División de Honor
- Season: 2013–14
- Champions: Bera Bera
- Relegated: Mar Alicante & Kukullaga Etxebarri
- EHF Cup: Bera Bera & Rocasa ACE G.C.
- EHF Cup Winners' Cup: Mecalia Atl. Guardés
- Matches: 182
- Goals: 9,486 (52.12 per match)
- Top goalscorer: Tania Yáñez, 220
- Biggest home win: Prosetecnisa Zuazo 36–17 Canyamelar Valencia
- Biggest away win: Kukullaga Etxebarri 15–40 Bera Bera
- Highest scoring: Helvetia Alcobendas 41–31 Kukullaga Etxebarri

= 2013–14 División de Honor Femenina de Balonmano =

Spanish women's handball season

The División de Honor Femenina 2013–14 was the 57th season of women's handball top flight in Spain since its establishment. Itxako, four times champion, were the defending champion but the club was disbanded during 2013's summer. The season began on 13 September, 2013 and the last matchday was played on 17 May, 2014. A total of 14 teams took part the league, 11 of which had already contested in the 2012–13 season, 1 new created team and two of which were promoted from the División de Plata 2012–13.
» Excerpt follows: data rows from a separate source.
File: src/rtl/au_pkg.sv
// Shared definitions for the AU sequencer: op/operand-select codes, the instruction
// header layout and the FSM state encoding.
package au_pkg;

  typedef enum logic [1:0] {
    OP_ADD = 2'b00,
    OP_SUB = 2'b01,
    OP_MUL = 2'b10,
    OP_DIV = 2'b11
  } op_e;

  typedef enum logic [1:0] {
    Y_S   = 2'b00,
    Y_IMM = 2'b01,
    Y_INV = 2'b10,
    Y_RSV = 2'b11
  } ysel_e;

  // Instruction word = {last, op, ysel, rd, ra, rb}; the register fields follow the header.
  localparam int OP_W   = 2;
  localparam int YSEL_W = 2;
  localparam int HDR_W  = 1 + OP_W + YSEL_W;

  typedef enum logic [2:0] {
    S_IDLE,
    S_FETCH,
    S_DECODE,
    S_ISSUE,
    S_WAIT_FIX,
    S_WB,
    S_WAIT_DONE,
    S_NEXT
  } state_e;

  typedef struct packed {
    logic  last;
    op_e   op;
    ysel_e ysel;
    logic  is_long;
  } ctrl_t;

  // DIV always uses the reciprocal path; the reserved select falls back to S.
  function automatic ysel_e decode_ysel(op_e op, ysel_e ysel);
    if (op == OP_DIV) return Y_INV;
    if (ysel == Y_RSV) return Y_S;
    return ysel;
  endfunction

  // Anything that goes through the AU reciprocal unit has data-dependent latency.
  function automatic logic is_long_op(op_e op, ysel_e ysel_dec);
    return (op == OP_DIV) || (op == OP_MUL && ysel_dec == Y_INV);
  endfunction

endpackage

File: src/rtl/au_sequencer_if.sv
// Start/done handshake and operand bus between the sequencer (master) and the AU (slave).
interface au_sequencer_if
  import au_pkg::*;
#(
  parameter int W = 24
);
  logic         au_start;
  op_e          au_op_sel;
  ysel_e        au_mul_y_sel;
  logic [W-1:0] au_R;
  logic [W-1:0] au_S;
  logic [W-1:0] au_Iimm;
  logic [W-1:0] au_result;
  logic         au_done;
  logic         au_busy;

  modport master (
    output au_start, au_op_sel, au_mul_y_sel, au_R, au_S, au_Iimm,
    input  au_result, au_done, au_busy
  );

  modport slave (
    input  au_start, au_op_sel, au_mul_y_sel, au_R, au_S, au_Iimm,
    output au_result, au_done, au_busy
  );
endinterface

File: src/rtl/au_regfile.sv
// Operand register file: one write port, two instruction read ports, one host read port,
// plus a fixed tap on the top entry, which serves as the immediate register.
module au_regfile #(
  parameter int W    = 24,
  parameter int RA_W = 4
) (
  input  logic            clk,
  input  logic            rst_n,
  input  logic            we,
  input  logic [RA_W-1:0] waddr,
  input  logic [W-1:0]    wdata,
  input  logic [RA_W-1:0] ra_addr,
  output logic [W-1:0]    ra_data,
  input  logic [RA_W-1:0] rb_addr,
  output logic [W-1:0]    rb_data,
  input  logic [RA_W-1:0] host_addr,
  output logic [W-1:0]    host_data,
  output logic [W-1:0]    imm_data
);
  localparam int NREG = 2 ** RA_W;

  logic [W-1:0] mem [NREG];

  // NOTE: every entry is a real flop with async reset so a reset leaves a known all-zero
  // file; this cannot map onto a RAM macro, which is acceptable at 16 entries.
  always_ff @(posedge clk or negedge rst_n) begin
    if (!rst_n) begin
      for (int i = 0; i < NREG; i++) mem[i] <= '0;
    end else if (we) begin
      mem[waddr] <= wdata;
    end
  end

  assign ra_data   = mem[ra_addr];
  assign rb_data   = mem[rb_addr];
  assign host_data = mem[host_addr];
  assign imm_data  = mem[NREG-1];

endmodule

File: src/rtl/au_sequencer.sv
// Micro-program sequencer for the AU: fetches from a synchronous ROM, latches operands,
// issues one start pulse per instruction and writes the result back to the register file.
module au_sequencer
  import au_pkg::*;
#(
  parameter int W       = 24,
  parameter int FRAC    = 14,
  parameter int RA_W    = 4,
  parameter int PC_W    = 6,
  parameter int TIMEOUT = 64
) (
  input  logic                    clk,
  input  logic                    rst_n,
  input  logic                    go,
  output logic                    busy,
  output logic                    prog_done,
  output logic                    err,
  output logic [PC_W-1:0]         instr_addr,
  input  logic [HDR_W+3*RA_W-1:0] instr_data,
  input  logic                    host_we,
  input  logic [RA_W-1:0]         host_addr,
  input  logic [W-1:0]            host_wdata,
  output logic [W-1:0]            host_rdata,
  au_sequencer_if.master          au
);
  localparam int IW = HDR_W + 3 * RA_W;
  localparam int TW = $clog2(TIMEOUT + 1);

  // The sequencer only moves words around; FRAC must still describe a legal Q format.
  if (FRAC < 0 || FRAC >= W) begin : g_bad_frac
    $error("au_sequencer: FRAC must lie in [0, W-1]");
  end

  state_e          state_q, state_d;
  logic [PC_W-1:0] pc_q;
  logic            err_q;
  logic [TW-1:0]   wait_cnt_q;
  ctrl_t           ctrl_q;
  logic [RA_W-1:0] rd_q;
  logic [W-1:0]    r_q, s_q, imm_q;

  // Decode of the ROM word, valid while in DECODE.
  ctrl_t           dec_ctrl;
  logic [RA_W-1:0] dec_rd, dec_ra, dec_rb;
  op_e             dec_op;
  ysel_e           dec_ysel;

  assign dec_op   = op_e'(instr_data[IW-2 -: OP_W]);
  assign dec_ysel = decode_ysel(dec_op, ysel_e'(instr_data[IW-4 -: YSEL_W]));
  assign dec_rd   = instr_data[2*RA_W +: RA_W];
  assign dec_ra   = instr_data[RA_W +: RA_W];
  assign dec_rb   = instr_data[0 +: RA_W];
  assign dec_ctrl = '{last:    instr_data[IW-1],
                      op:      dec_op,
                      ysel:    dec_ysel,
                      is_long: is_long_op(dec_op, dec_ysel)};

  // Register file: host owns the write port in IDLE, writeback owns it otherwise.
  logic         rf_we;
  logic [RA_W-1:0] rf_waddr;
  logic [W-1:0] rf_wdata, rf_ra_data, rf_rb_data, rf_imm_data;
  logic         in_idle, wb_fix, wb_long, timeout_hit, prog_end;

  assign in_idle     = (state_q == S_IDLE);
  assign wb_fix      = (state_q == S_WB);
  assign wb_long     = (state_q == S_WAIT_DONE) && au.au_done;
  assign timeout_hit = (wait_cnt_q == TW'(TIMEOUT - 1));
  assign prog_end    = ctrl_q.last || (pc_q == {PC_W{1'b1}});

  assign rf_we    = (in_idle && host_we) || wb_fix || wb_long;
  assign rf_waddr = in_idle ? host_addr  : rd_q;
  assign rf_wdata = in_idle ? host_wdata : au.au_result;

  au_regfile #(
    .W    (W),
    .RA_W (RA_W)
  ) u_regfile (
    .clk       (clk),
    .rst_n     (rst_n),
    .we        (rf_we),
    .waddr     (rf_waddr),
    .wdata     (rf_wdata),
    .ra_addr   (dec_ra),
    .ra_data   (rf_ra_data),
    .rb_addr   (dec_rb),
    .rb_data   (rf_rb_data),
    .host_addr (host_addr),
    .host_data (host_rdata),
    .imm_data  (rf_imm_data)
  );

  // NOTE: every signal written here gets a default first so no path leaves it unassigned,
  // which would otherwise infer a latch.
  always_comb begin
    state_d   = state_q;
    prog_done = 1'b0;
    unique case (state_q)
      S_IDLE:     if (go) state_d = S_FETCH;
      S_FETCH:    state_d = S_DECODE;
      S_DECODE:   state_d = S_ISSUE;
      S_ISSUE:    state_d = ctrl_q.is_long ? S_WAIT_DONE : S_WAIT_FIX;
      S_WAIT_FIX: state_d = S_WB;
      S_WB:       state_d = S_NEXT;
      S_WAIT_DONE: begin
        if (au.au_done) begin
          state_d = S_NEXT;
        end else if (timeout_hit) begin
          state_d   = S_IDLE;
          prog_done = 1'b1;
        end
      end
      S_NEXT: begin
        if (prog_end) begin
          state_d   = S_IDLE;
          prog_done = 1'b1;
        end else begin
          state_d = S_FETCH;
        end
      end
      default: state_d = S_IDLE;
    endcase
  end

  // NOTE: all state updates use non-blocking assignments so every flop samples the
  // pre-edge values regardless of statement order.
  always_ff @(posedge clk or negedge rst_n) begin
    if (!rst_n) begin
      state_q    <= S_IDLE;
      pc_q       <= '0;
      err_q      <= 1'b0;
      wait_cnt_q <= '0;
    end else begin
      state_q <= state_d;
      if (in_idle && go) begin
        pc_q  <= '0;
        err_q <= 1'b0;
      end else if (state_q == S_NEXT && !prog_end) begin
        pc_q <= pc_q + 1'b1;
      end
      if (state_q == S_WAIT_DONE && !au.au_done && timeout_hit) err_q <= 1'b1;
      if (state_q == S_ISSUE) wait_cnt_q <= '0;
      else if (state_q == S_WAIT_DONE) wait_cnt_q <= wait_cnt_q + 1'b1;
    end
  end

  // Operands and controls are captured once per instruction and held until the next DECODE,
  // so rd may alias ra/rb without a hazard.
  always_ff @(posedge clk or negedge rst_n) begin
    if (!rst_n) begin
      ctrl_q <= '{last: 1'b0, op: OP_ADD, ysel: Y_S, is_long: 1'b0};
      rd_q   <= '0;
      r_q    <= '0;
      s_q    <= '0;
      imm_q  <= '0;
    end else if (state_q == S_DECODE) begin
      ctrl_q <= dec_ctrl;
      rd_q   <= dec_rd;
      r_q    <= rf_ra_data;
      s_q    <= rf_rb_data;
      imm_q  <= rf_imm_data;
    end
  end

  assign busy       = !in_idle;
  assign err        = err_q;
  assign instr_addr = pc_q;

  assign au.au_start     = (state_q == S_ISSUE);
  assign au.au_op_sel    = ctrl_q.op;
  assign au.au_mul_y_sel = ctrl_q.ysel;
  assign au.au_R         = r_q;
  assign au.au_S         = s_q;
  assign au.au_Iimm      = imm_q;

  // au_busy is observable on the bus but the sequencer relies on au_done alone.
  logic unused_au_busy;
  assign unused_au_busy = au.au_busy;

endmodule
File: src/flat_wrapper.sv
// flat-port wrapper written by rule: the top's interface ports become plain ports
module au_sequencer_flat import au_pkg::*;
#(
  parameter int W       = 24,
  parameter int FRAC    = 14,
  parameter int RA_W    = 4,
  parameter int PC_W    = 6,
  parameter int TIMEOUT = 64
)
  (clk, rst_n, go, busy, prog_done, err, instr_addr, instr_data, host_we, host_addr, host_wdata, host_rdata, au_au_start, au_au_op_sel, au_au_mul_y_sel, au_au_R, au_au_S, au_au_Iimm, au_au_result, au_au_done, au_au_busy);
  au_sequencer_if #(.W(W)) au_i ();
  input  logic clk;
  input  logic rst_n;
  input  logic go;
  output logic busy;
  output logic prog_done;
  output logic err;
  output logic [PC_W-1:0] instr_addr;
  input  logic [HDR_W+3*RA_W-1:0] instr_data;
  input  logic host_we;
  input  logic [RA_W-1:0] host_addr;
  input  logic [W-1:0] host_wdata;
  output logic [W-1:0] host_rdata;
  output wire logic [$bits(au_i.au_start)-1:0] au_au_start;
  output wire logic [$bits(au_i.au_op_sel)-1:0] au_au_op_sel;
  output wire logic [$bits(au_i.au_mul_y_sel)-1:0] au_au_mul_y_sel;
  output wire logic [$bits(au_i.au_R)-1:0] au_au_R;
  output wire logic [$bits(au_i.au_S)-1:0] au_au_S;
  output wire logic [$bits(au_i.au_Iimm)-1:0] au_au_Iimm;
  input wire logic [$bits(au_i.au_result)-1:0] au_au_result;
  input wire logic [$bits(au_i.au_done)-1:0] au_au_done;
  input wire logic [$bits(au_i.au_busy)-1:0] au_au_busy;
  assign au_au_start = au_i.au_start;
  assign au_au_op_sel = au_i.au_op_sel;
  assign au_au_mul_y_sel = au_i.au_mul_y_sel;
  assign au_au_R = au_i.au_R;
  assign au_au_S = au_i.au_S;
  assign au_au_Iimm = au_i.au_Iimm;
  assign au_i.au_result = au_au_result;
  assign au_i.au_done = au_au_done;
  assign au_i.au_busy = au_au_busy;
  au_sequencer #(.W(W), .FRAC(FRAC), .RA_W(RA_W), .PC_W(PC_W), .TIMEOUT(TIMEOUT)) u_core (.clk(clk), .rst_n(rst_n), .go(go), .busy(busy), .prog_done(prog_done), .err(err), .instr_addr(instr_addr), .instr_data(instr_data), .host_we(host_we), .host_addr(host_addr), .host_wdata(host_wdata), .host_rdata(host_rdata), .au(au_i));
endmodule
File: config.mk
export PLATFORM = sky130hd
export DESIGN_NAME = au_sequencer_flat
export DESIGN_NICKNAME = d
export VERILOG_FILES = /design/src/rtl/au_pkg.sv /design/src/rtl/au_sequencer_if.sv /design/src/rtl/au_regfile.sv /design/src/rtl/au_sequencer.sv /design/src/flat_wrapper.sv
export SDC_FILE = /design/constraint.sdc
export NUM_CORES = 1
export LEC_CHECK = 0
export CAP_MARGIN = 25
export CORE_ASPECT_RATIO = 1.4
export CORE_MARGIN = 8
export CORE_UTILIZATION = 29
export CTS_CLUSTER_SIZE = 10
export DETAILED_ROUTE_END_ITERATION = 10
export SLEW_MARGIN = 20
export SYNTH_ARGS = -nofsm -noshare
export SYNTH_HDL_FRONTEND = slang
export SYNTH_SLANG_ARGS = --single-unit
File: constraint.sdc
create_clock -name clk -period 2.5 [get_ports clk]
set_clock_uncertainty 0.2 [all_clocks]
set_input_delay 0.25 -clock clk [delete_from_list [all_inputs] [get_ports clk]]
set_output_delay 0.25 -clock clk [all_outputs]
set_load 0.05 [all_outputs]
After elaboration in Yosys (flattened, before gate mapping)
Cells that the tools add are included.
Widths: inputs -> output; s select.
Cells by class
  $add $sub $neg: 2
  magnitude comparators: 5
  equality and inequality tests: 15
  mux-type cells: 37
  bitwise gates (word level): 4
  reduce and logical (&&, ||, !) cells: 20
Operators by type and width (count)
  $bwmux 384: 1
  $bmux 24 s4: 3
  $mux 24: 8
  $demux 24 s4: 1
  $pmux 3 s8: 1
  $ge 5x5->1 const B: 4
  $not 4->5: 4
  $mux 7: 2
  $eq 3x3->1 const B: 4
  $mux 6: 2
  $mux 2: 5
  $mux 1: 9
  $mux 3: 3
  $eq 2x2->1 const B: 4
  $logic_and 1x1->1: 8
  $add 7x1->7 const B: 1
  $eq 7x6->1 const B: 1
  $add 6x1->6 const B: 1
  $eq 3x2->1 const B: 2
  $eq 6x6->1 const B: 1
  $reduce_bool 2->1: 3
  $lt 5x1->1 const B: 1
  $logic_or 1x1->1: 4
  $mux 4: 1
  other kinds (7): 9
Storage, ports and cells
  register bits: 483
  input bits: 75
  output and inout port bits: 110
  word-level logic and storage cells: 111

Longest topological paths before layout
  word-level depth: 8
  gate-level depth with buffers: 9
  depth with buffers taken out: 5

By module
Synthesis repeated with hierarchy kept, for this count alone.
Unflattened totals
  cells, all modules: 1811
  area total of the unflattened synthesis: 27231.1 um^2
Modules (own cells, without submodules)
  au_regfile: times used 1, cells each 1493, area each 22854.4 um^2, sequential area each 9609.2 um^2
  au_sequencer: times used 1, cells each 318, area each 4376.7 um^2, sequential area each 2477.4 um^2

Least setup slack after synthesis
Ideal clock, no wire load.
  path type: input port to output port
  from: input port host_addr[0]
  to: output port host_rdata[8]
  arrival time: 1938 ps
  required time: 2050 ps
  path slack: 112 ps
  cell stages on the path: 3
  buffers on the path: 1
  cell sequence: buf_1 mux4_2 mux4_2
Between the ends
  longest elaborated chain between the ends: 4
Ends and longest elaborated chain
  from (decl): RTL line flat_wrapper.sv:21  | input logic [RA_W-1:0] host_addr;
  $not 4->5 (implied by the code): RTL line au_regfile.sv:36  | assign host_data = mem[host_addr];
  $bmux 24 s4: RTL line au_regfile.sv:36
  $mux 24 (implied by the code) (2 in a row): RTL line au_regfile.sv:36
  to (decl): RTL line flat_wrapper.sv:23  | output logic [W-1:0] host_rdata;
No other way between the ends. The select of a mux whose other input is x is not followed.

Worst setup path in the final report
  from: register u_core.u_regfile.mem[214] in the netlist's numbering
  to: output port host_rdata[22]
Between the ends
  longest elaborated chain between the ends: 3
Ends and longest elaborated chain
  from (decl): RTL line au_regfile.sv:22  | logic [W-1:0] mem [NREG];
  from (signal, indexed assignment): RTL line au_regfile.sv:30  | mem[waddr] <= wdata;
  $bmux 24 s4: RTL line au_regfile.sv:36
  $mux 24 (implied by the code) (2 in a row): RTL line au_regfile.sv:36
No other way between the ends. The select of a mux whose other input is x is not followed.

==> impl_metrics.ini <==
[power_and_ir_drop]
p_comb_share_pct = 46.1
powerDensity_nw_per_um2 = 1120
clockPowerShare_pct = 18.6
p_switching_uw = 15500
p_int_uw = 24000
leakage_uw = 0.0155
ir_worst_vdd_mv = 0.558
pwr-share-seq_pct = 35.3
switching_share_pct = 39.4

[floorplanning]
core_area_um2 = 95200
io_pins = 185
rows = 134
initial_utilization_pct = 29.2
die_w_um = 278
die_area_um2 = 106000
die_height_um = 383

[detailed_routing]
vias_per_cell = 5.72
drt_first_pass_iters = 5
drt-initial-drc-count = 1980
wirelength_um = 102000
postRouteAntennaNets = 0
vias = 20800
wire_per_inst_um = 28.1
post-route-drc-count = 0

[synthesis]
avgSynthCellArea_um2 = 13.8
yosysWarnings = 0
synth-edff-count = 0
synthArstFlopShare_pct = 100
syn_nets = 2094
syn-cell-area_um2 = 27900
seq_area_frac_synth_pct = 43.4
ys_seq_elements = 483
syn_inst = 2017
synthFlopType = dfrtp_1
synth_cell_types = 53

[sta]
min_period_over_period_pct = 110
setup_viol = 25
setup_slack_ns = -0.244
hold_violations = 0
fin_crit_ns = 2.74
timing_worst_slew_pin_value_ns = 0.720
grt_setup_unrepaired = true
slew_violations = 0
fmax_ghz = 0.364
relSlewSlack_pct = 52.0

[placed_design]
gp_congestion = 0.884
place_inst = 3399
place_ws_ns = -0.310
port_buffers = 183
dp_hpwl_um = 67500

[final_layout]
area_growth_pct = 26.3
drive_gt1_share_pct = 39.5
register_area_um2 = 12100
instances_no_fill = 3635
nNetsFinal = 2476
nFillCells = 8964
antenna_cells = 0
multiInputGateArea_um2 = 14900

[clocking]
numCtsBuffers = 55
cts-root-buf = clkbuf_16
clockBufferDepth = 3
clock_latency_ns = 0.63
cts_htree_levels = 2
clock_sinks = 483
path_clk_slew_ns = 0.06
cts_tree = done

[setup_path]
end_kind = output pin
startpoint_type = register
cp.arrival_ns = 2.29
critPathKind = register to output pin
cp_max_fo = 4
cp_data_required_time_ns = 2.05

[grt]
track_usage_pct = 18.6
grt_pass1_wl_um = 150000
grt_max_degree = 67
grt_pass1_vias = 22100
antenna_found_initial = 0
grt-ovfl-total = 0

[status]
status = finished with violations
violations = setup timing

[run]
maxCapViolations = 0

[min_path]
hp-class = input pin to async pin
==> worst paths after layout <==
| check | from | end | slack, ns | cells after the start |
|---|---|---|---|---|
| min reg2reg | u_core.au.au_Iimm[11]$_DFFE_PN0P_ | u_core.au.au_Iimm[11]$_DFFE_PN0P_ | 0.27 | 2 |
| max | u_core.u_regfile.mem[214]$_DFFE_PN0P_ | host_rdata[22] | -0.24 | 3 |
| max reg2reg | u_core.state_q[1]$_DFFE_PN0P_ | u_core.u_regfile.imm_data[23]$_DFFE_PN0P_ | 0.12 | 7 |
| min | rst_n | u_core.au.au_mul_y_sel[0]$_DFFE_PN0P_ | 0.004 | 2 |
| min in group clk | instr_data[8] | u_core.rd_q[0]$_DFFE_PN0P_ | 0.03 | 3 |
| max in group asynchronous | rst_n | u_core.u_regfile.mem[94]$_DFFE_PN0P_ | 1.28 | 3 |
==> cell type report <==
type	instances	area share, %
inverters	6	0.0711
clock buffers	66	4.09
well taps	1224	4.35
multi-input cells	1337	42.3
repair buffers	516	14.7
flip-flops and latches	483	34.4
clock inverters	3	0.167
==> sequential cells by signal, summed over array words and instances, names as in the netlist <==
name                       count
u_core.au.au_Iimm             24
u_core.au.au_R                24
u_core.au.au_S                24
u_core.au.au_mul_y_sel         2
u_core.au.au_op_sel            2
u_core.ctrl_q                  2
u_core.err                     1
u_core.instr_addr              6
u_core.rd_q                    4
u_core.state_q                 3
u_core.u_regfile.imm_data     24
u_core.u_regfile.mem         360
u_core.wait_cnt_q              7
==> synth_stat cells, types with 2 or more instances <==
master | number | area, um2
mux2i_1 | 214 | 2140
a22oi_1 | 85 | 638
o211ai_1 | 4 | 30.0
a311oi_1 | 2 | 17.5
inv_1 | 5 | 18.8
buf_6 | 8 | 90.1
nand2_1 | 184 | 691
buf_1 | 10 | 37.5
a221oi_1 | 23 | 201
clkbuf_1 | 82 | 308
mux4_2 | 231 | 5200
a22o_1 | 3 | 26.3
a21oi_1 | 5 | 25.0
a22oi_4 | 9 | 191
mux2_1 | 142 | 1600
nand4_1 | 17 | 106
a22oi_2 | 6 | 75.1
nand3_1 | 27 | 135
a31o_2 | 2 | 17.5
ha_1 | 2 | 25.0
mux2_2 | 251 | 2830
nand3b_1 | 2 | 15.0
buf_2 | 61 | 305
nor2_1 | 15 | 56.3
buf_4 | 30 | 225
and3_1 | 2 | 12.5
and3b_1 | 2 | 17.5
dfrtp_1 | 483 | 12100
and2_1 | 3 | 18.8
o21ai_0 | 56 | 280
a32oi_1 | 16 | 140
nor2b_1 | 14 | 87.6
==> power groups by stage <==
stage / clock network (uW) / registers, uW / logic, uW
final: 7350 / 13900 / 18200
after global routing: 7740 / 14200 / 19400
after CTS: 7510 / 13800 / 17700
after detailed placement: 0 / 14300 / 15900
after global placement: 0 / 14000 / 15600
after floorplan: 0 / 14400 / 9690
==> critical path: stages, from the launching register on <==
cell and delay, ns:
dfrtp_1 0.41, mux4_2 0.48, mux4_2 0.57, buf_6 0.20
==> through the flow <==
stage | util [%] | cell area, um2 | TNS, ns | hold slack [ns] | power, uW
after detailed placement | 33.8 | 32200 | -97.04 | 0.0811 | 30200
after floorplan | - | 27900 | 0 | -0.246 | 24100
after CTS | 36.5 | 34700 | -5.34 | 0.00251 | 39000
after global placement | 33.8 | 32200 | -94.80 | 0.0821 | 29600
after global routing | 36.9 | 35200 | -5.72 | 0.0210 | 41300
final | 36.9 | 35200 | -4.56 | 0.00375 | 39500
==> layer usage <==
| layer | global-route usage (%) | up-vias | wire [um] |
|---|---|---|---|
| li1 | - | 8539 | - |
| met4 | 10.5 | 0 | 6300 |
| met3 | 3.98 | 333 | 7040 |
| met5 | 0 | - | 0 |
| met2 | 31.5 | 982 | 50200 |
| met1 | 21.8 | 10900 | 38600 |
==> logic make-up after synthesis <==
| family | Yosys count | share of synthesized area [%] |
|---|---|---|
| flops | 483 | 43.4 |
| fa+ha+maj | 2 | 0.0898 |
| simple gates | 277 | 4.47 |
| xor+xnor | 1 | 0.0314 |
| mux | 838 | 42.3 |
| buf+inv | 197 | 3.55 |
| compound gates | 219 | 6.21 |
==> cells in the final DEF, fill, tap and decap left out, drive strengths merged, types with 3 or more instances in the layout <==
| master | instances |
|---|---|
| nor2b | 14 |
| nor2 | 15 |
| nand2 | 185 |
| mux2 | 393 |
| dfrtp | 483 |
| a221oi | 23 |
| a21oi | 6 |
| o21ai | 57 |
| mux2i | 214 |
| o211ai | 4 |
| nand3 | 27 |
| clkdlybuf4s50 | 145 |
| mux4 | 231 |
| dlygate4sd3 | 7 |
| buf | 363 |
| a22oi | 100 |
| inv | 8 |
| a22o | 3 |
| and2 | 3 |
| a32oi | 16 |
| a311oi | 3 |
| nand4 | 17 |
| clkbuf | 67 |
==> repair_timing <==
item / 4_1_cts / 5_1_grt
pin swaps: 1 / 5
resized for setup: 49 / 7
setup endpoints to repair: 321 / 253
hold buffers: 7 / 0
setup buffers: 105 / 55
hold endpoints to repair: 471 / 0
(Power assumes the default switching activity.)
Bera Bera won its second title in a row. Bera Bera won the championship on 10 May with one matchday remaining left to play. Further, regarding to European competitions for next season; Bera Bera (originally qualified for EHF Champions League although later declined to take part in the competition due to financial constraints) and Rocasa ACE G.C. qualified to 2014–15 EHF Cup and Mecalia Atlético Guardés to EHF Cup Winners' Cup.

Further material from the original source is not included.